AIM OF THE TASK: Your job with the data below is to output exactly the lines from the one holding "cells by family" down to the one holding "after detailed placement", both included, and no others.

[Recorded data]
>>>>>
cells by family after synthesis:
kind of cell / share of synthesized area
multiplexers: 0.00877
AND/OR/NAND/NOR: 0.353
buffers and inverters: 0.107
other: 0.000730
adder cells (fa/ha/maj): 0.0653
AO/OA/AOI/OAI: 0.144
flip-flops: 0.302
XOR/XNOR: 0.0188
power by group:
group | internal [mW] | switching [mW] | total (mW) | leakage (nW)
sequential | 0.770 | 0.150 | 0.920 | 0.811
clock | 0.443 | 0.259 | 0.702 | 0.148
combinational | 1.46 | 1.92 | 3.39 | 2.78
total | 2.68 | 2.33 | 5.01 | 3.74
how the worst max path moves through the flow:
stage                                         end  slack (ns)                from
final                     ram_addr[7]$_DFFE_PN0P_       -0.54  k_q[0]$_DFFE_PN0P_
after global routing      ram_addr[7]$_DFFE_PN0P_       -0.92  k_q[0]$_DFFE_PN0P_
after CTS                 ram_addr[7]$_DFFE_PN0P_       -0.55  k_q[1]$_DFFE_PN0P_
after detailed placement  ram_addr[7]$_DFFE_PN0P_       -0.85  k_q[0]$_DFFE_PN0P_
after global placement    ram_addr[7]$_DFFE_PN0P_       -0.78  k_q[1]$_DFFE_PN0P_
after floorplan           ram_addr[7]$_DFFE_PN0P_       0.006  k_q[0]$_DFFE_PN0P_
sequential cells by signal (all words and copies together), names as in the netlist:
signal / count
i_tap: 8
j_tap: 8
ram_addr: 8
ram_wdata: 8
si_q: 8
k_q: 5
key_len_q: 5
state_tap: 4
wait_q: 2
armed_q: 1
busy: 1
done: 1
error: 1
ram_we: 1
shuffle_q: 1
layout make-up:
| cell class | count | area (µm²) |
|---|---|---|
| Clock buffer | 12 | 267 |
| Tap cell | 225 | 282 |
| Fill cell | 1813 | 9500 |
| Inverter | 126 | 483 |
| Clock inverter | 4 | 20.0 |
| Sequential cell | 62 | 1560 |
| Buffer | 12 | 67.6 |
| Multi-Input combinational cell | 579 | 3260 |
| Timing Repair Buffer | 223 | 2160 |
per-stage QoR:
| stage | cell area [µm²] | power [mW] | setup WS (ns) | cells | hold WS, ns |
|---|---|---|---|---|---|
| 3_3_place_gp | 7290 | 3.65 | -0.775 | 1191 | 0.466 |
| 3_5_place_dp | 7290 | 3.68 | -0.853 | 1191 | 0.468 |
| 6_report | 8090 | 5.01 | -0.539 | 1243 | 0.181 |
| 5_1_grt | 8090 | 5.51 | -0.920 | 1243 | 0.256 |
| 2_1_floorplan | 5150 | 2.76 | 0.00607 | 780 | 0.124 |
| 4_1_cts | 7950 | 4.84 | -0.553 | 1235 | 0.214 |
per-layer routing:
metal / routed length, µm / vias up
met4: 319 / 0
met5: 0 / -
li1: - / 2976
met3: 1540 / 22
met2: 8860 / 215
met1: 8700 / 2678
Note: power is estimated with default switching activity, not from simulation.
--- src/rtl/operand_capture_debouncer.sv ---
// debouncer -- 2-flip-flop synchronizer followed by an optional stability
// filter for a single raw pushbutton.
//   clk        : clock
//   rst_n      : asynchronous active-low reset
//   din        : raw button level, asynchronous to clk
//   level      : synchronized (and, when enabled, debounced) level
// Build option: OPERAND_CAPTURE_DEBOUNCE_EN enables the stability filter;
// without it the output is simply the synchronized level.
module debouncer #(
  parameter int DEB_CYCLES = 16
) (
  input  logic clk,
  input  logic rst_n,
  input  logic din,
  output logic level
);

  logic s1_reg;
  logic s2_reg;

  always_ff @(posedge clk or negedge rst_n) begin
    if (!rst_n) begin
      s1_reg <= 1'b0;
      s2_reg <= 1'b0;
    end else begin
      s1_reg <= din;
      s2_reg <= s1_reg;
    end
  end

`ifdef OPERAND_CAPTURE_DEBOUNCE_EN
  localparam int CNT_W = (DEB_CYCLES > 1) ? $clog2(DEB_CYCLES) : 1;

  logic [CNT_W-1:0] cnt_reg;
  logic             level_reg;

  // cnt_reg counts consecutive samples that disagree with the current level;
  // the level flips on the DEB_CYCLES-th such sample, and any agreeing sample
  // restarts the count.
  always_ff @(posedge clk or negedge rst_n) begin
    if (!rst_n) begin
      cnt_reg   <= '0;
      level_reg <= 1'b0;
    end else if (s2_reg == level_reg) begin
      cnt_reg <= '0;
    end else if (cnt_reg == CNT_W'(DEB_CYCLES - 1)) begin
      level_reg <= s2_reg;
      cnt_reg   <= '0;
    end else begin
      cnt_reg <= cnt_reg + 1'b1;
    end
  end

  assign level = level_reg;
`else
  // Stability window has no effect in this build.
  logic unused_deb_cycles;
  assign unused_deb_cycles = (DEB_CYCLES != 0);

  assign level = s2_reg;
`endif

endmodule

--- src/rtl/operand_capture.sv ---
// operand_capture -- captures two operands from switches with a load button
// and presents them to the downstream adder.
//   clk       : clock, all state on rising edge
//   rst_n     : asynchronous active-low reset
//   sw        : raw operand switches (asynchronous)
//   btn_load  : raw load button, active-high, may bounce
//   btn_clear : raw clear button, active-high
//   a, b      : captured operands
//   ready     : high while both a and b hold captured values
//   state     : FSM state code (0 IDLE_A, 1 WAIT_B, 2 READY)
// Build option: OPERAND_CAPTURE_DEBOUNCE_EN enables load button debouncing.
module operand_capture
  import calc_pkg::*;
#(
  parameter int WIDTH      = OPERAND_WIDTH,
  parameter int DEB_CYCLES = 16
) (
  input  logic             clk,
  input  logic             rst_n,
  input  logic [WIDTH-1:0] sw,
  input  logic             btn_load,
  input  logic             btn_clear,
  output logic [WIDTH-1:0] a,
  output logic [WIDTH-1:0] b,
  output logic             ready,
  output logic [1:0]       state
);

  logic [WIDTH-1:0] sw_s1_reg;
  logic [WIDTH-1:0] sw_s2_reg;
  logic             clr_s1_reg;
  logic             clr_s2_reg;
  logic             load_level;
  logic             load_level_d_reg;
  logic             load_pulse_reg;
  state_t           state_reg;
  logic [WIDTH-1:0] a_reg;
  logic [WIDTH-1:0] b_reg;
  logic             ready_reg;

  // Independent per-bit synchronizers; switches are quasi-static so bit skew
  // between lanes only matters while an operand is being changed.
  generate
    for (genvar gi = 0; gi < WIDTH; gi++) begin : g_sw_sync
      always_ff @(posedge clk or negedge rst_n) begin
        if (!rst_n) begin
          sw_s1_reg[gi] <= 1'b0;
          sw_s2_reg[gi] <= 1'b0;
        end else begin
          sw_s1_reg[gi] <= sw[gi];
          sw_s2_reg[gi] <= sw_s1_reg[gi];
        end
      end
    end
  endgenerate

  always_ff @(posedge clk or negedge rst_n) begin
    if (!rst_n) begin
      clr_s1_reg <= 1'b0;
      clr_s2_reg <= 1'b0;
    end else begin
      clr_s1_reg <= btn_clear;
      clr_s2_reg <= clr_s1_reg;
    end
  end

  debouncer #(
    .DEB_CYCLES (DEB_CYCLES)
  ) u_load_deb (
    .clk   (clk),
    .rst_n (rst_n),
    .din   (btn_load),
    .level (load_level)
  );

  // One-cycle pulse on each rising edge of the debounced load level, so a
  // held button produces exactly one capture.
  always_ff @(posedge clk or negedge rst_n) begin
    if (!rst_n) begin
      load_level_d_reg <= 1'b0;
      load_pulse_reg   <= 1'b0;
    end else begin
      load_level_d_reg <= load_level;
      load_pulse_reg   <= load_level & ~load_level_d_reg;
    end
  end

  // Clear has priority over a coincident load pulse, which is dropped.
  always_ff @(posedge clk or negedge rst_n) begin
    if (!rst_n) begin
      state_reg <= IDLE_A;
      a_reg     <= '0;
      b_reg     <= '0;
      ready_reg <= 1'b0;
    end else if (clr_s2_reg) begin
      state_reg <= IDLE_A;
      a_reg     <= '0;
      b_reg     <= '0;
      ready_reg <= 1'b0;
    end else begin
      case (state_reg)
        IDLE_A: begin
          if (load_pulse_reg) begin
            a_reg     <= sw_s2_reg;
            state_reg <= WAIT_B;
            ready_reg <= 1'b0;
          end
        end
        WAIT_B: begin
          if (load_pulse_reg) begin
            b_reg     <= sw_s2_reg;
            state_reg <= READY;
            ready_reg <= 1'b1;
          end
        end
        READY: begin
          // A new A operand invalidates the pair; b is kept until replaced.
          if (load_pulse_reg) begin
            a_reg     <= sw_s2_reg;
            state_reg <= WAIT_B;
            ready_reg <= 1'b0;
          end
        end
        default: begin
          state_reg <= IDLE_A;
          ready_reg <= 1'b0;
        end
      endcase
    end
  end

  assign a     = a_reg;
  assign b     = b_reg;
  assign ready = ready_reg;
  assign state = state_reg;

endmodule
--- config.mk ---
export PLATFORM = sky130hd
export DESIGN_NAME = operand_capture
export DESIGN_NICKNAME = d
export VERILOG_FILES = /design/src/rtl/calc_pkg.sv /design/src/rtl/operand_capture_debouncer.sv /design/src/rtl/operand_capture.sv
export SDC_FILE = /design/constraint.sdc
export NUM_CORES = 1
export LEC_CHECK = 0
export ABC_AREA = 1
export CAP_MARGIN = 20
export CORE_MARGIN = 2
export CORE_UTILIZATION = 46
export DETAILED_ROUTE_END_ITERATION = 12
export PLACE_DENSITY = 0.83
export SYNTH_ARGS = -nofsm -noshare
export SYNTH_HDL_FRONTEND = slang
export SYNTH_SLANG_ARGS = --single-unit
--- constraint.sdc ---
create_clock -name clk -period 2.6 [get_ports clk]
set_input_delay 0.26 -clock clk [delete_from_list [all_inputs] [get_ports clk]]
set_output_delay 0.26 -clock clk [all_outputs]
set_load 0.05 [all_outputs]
<<<<<
>>>>>
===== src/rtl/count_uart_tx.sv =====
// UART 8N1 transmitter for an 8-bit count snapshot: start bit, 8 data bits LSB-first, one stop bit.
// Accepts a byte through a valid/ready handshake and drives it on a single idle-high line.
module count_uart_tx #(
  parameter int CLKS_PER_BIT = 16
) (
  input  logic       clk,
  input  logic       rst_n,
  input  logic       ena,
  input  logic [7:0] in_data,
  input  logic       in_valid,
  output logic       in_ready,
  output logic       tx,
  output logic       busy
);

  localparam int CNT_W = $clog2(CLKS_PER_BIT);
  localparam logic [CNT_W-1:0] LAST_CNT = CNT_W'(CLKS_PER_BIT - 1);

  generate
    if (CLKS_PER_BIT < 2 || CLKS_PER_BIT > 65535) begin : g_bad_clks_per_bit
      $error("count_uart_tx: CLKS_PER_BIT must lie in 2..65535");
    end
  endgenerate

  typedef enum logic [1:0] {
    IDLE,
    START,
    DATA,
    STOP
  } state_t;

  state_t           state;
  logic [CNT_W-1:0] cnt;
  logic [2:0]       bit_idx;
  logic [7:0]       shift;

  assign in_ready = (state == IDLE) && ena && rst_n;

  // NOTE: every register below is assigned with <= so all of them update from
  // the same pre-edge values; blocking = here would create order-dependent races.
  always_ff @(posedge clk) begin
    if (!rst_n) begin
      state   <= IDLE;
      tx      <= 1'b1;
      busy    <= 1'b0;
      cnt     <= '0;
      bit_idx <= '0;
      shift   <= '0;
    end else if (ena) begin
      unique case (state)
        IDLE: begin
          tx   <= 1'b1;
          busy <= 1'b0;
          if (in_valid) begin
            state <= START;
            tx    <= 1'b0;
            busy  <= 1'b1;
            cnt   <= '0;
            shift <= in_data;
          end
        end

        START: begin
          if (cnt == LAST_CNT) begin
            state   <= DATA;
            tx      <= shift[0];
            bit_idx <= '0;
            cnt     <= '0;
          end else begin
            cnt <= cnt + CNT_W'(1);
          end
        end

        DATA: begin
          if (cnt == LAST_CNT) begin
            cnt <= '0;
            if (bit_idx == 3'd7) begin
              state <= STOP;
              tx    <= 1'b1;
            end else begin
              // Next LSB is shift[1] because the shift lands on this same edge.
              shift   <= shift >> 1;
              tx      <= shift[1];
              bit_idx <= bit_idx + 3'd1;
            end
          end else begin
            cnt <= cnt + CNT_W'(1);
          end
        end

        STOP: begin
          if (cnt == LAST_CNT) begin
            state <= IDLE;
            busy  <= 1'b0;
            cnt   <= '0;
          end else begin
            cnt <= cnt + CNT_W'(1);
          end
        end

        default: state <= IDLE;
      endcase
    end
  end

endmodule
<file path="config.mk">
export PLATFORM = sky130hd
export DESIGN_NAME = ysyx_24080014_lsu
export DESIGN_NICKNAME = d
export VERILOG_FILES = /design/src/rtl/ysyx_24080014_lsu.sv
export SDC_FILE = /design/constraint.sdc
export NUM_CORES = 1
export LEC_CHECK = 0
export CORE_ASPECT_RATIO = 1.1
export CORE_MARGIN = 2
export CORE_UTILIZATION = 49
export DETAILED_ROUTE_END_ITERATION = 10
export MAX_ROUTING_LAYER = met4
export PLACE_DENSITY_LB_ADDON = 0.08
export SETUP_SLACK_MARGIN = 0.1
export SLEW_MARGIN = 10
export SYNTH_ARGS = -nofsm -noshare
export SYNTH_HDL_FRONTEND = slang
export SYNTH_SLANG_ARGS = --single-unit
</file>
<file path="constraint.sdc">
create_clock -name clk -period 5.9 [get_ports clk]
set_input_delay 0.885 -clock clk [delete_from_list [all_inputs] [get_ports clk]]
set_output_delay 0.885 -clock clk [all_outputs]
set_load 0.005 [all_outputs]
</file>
<<<<<
>>>>>
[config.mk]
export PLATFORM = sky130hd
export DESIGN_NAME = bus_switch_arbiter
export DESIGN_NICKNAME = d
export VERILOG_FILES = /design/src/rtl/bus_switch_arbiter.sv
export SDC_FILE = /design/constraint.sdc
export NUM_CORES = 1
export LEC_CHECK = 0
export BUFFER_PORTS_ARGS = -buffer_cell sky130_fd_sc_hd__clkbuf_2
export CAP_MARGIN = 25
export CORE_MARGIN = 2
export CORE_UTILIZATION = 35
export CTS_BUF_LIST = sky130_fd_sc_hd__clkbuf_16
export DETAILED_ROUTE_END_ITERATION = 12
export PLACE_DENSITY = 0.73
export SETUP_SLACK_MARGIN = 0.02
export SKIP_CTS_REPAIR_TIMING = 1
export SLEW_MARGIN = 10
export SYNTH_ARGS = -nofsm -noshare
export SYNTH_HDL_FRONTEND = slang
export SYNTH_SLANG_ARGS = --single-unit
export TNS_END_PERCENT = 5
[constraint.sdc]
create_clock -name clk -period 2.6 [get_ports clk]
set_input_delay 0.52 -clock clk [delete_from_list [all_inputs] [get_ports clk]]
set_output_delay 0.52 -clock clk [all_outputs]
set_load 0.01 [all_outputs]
<<<<<
TASK RESULT:
cells by family after synthesis:
kind of cell / share of synthesized area
multiplexers: 0.00877
AND/OR/NAND/NOR: 0.353
buffers and inverters: 0.107
other: 0.000730
adder cells (fa/ha/maj): 0.0653
AO/OA/AOI/OAI: 0.144
flip-flops: 0.302
XOR/XNOR: 0.0188
power by group:
group | internal [mW] | switching [mW] | total (mW) | leakage (nW)
sequential | 0.770 | 0.150 | 0.920 | 0.811
clock | 0.443 | 0.259 | 0.702 | 0.148
combinational | 1.46 | 1.92 | 3.39 | 2.78
total | 2.68 | 2.33 | 5.01 | 3.74
how the worst max path moves through the flow:
stage                                         end  slack (ns)                from
final                     ram_addr[7]$_DFFE_PN0P_       -0.54  k_q[0]$_DFFE_PN0P_
after global routing      ram_addr[7]$_DFFE_PN0P_       -0.92  k_q[0]$_DFFE_PN0P_
after CTS                 ram_addr[7]$_DFFE_PN0P_       -0.55  k_q[1]$_DFFE_PN0P_
after detailed placement  ram_addr[7]$_DFFE_PN0P_       -0.85  k_q[0]$_DFFE_PN0P_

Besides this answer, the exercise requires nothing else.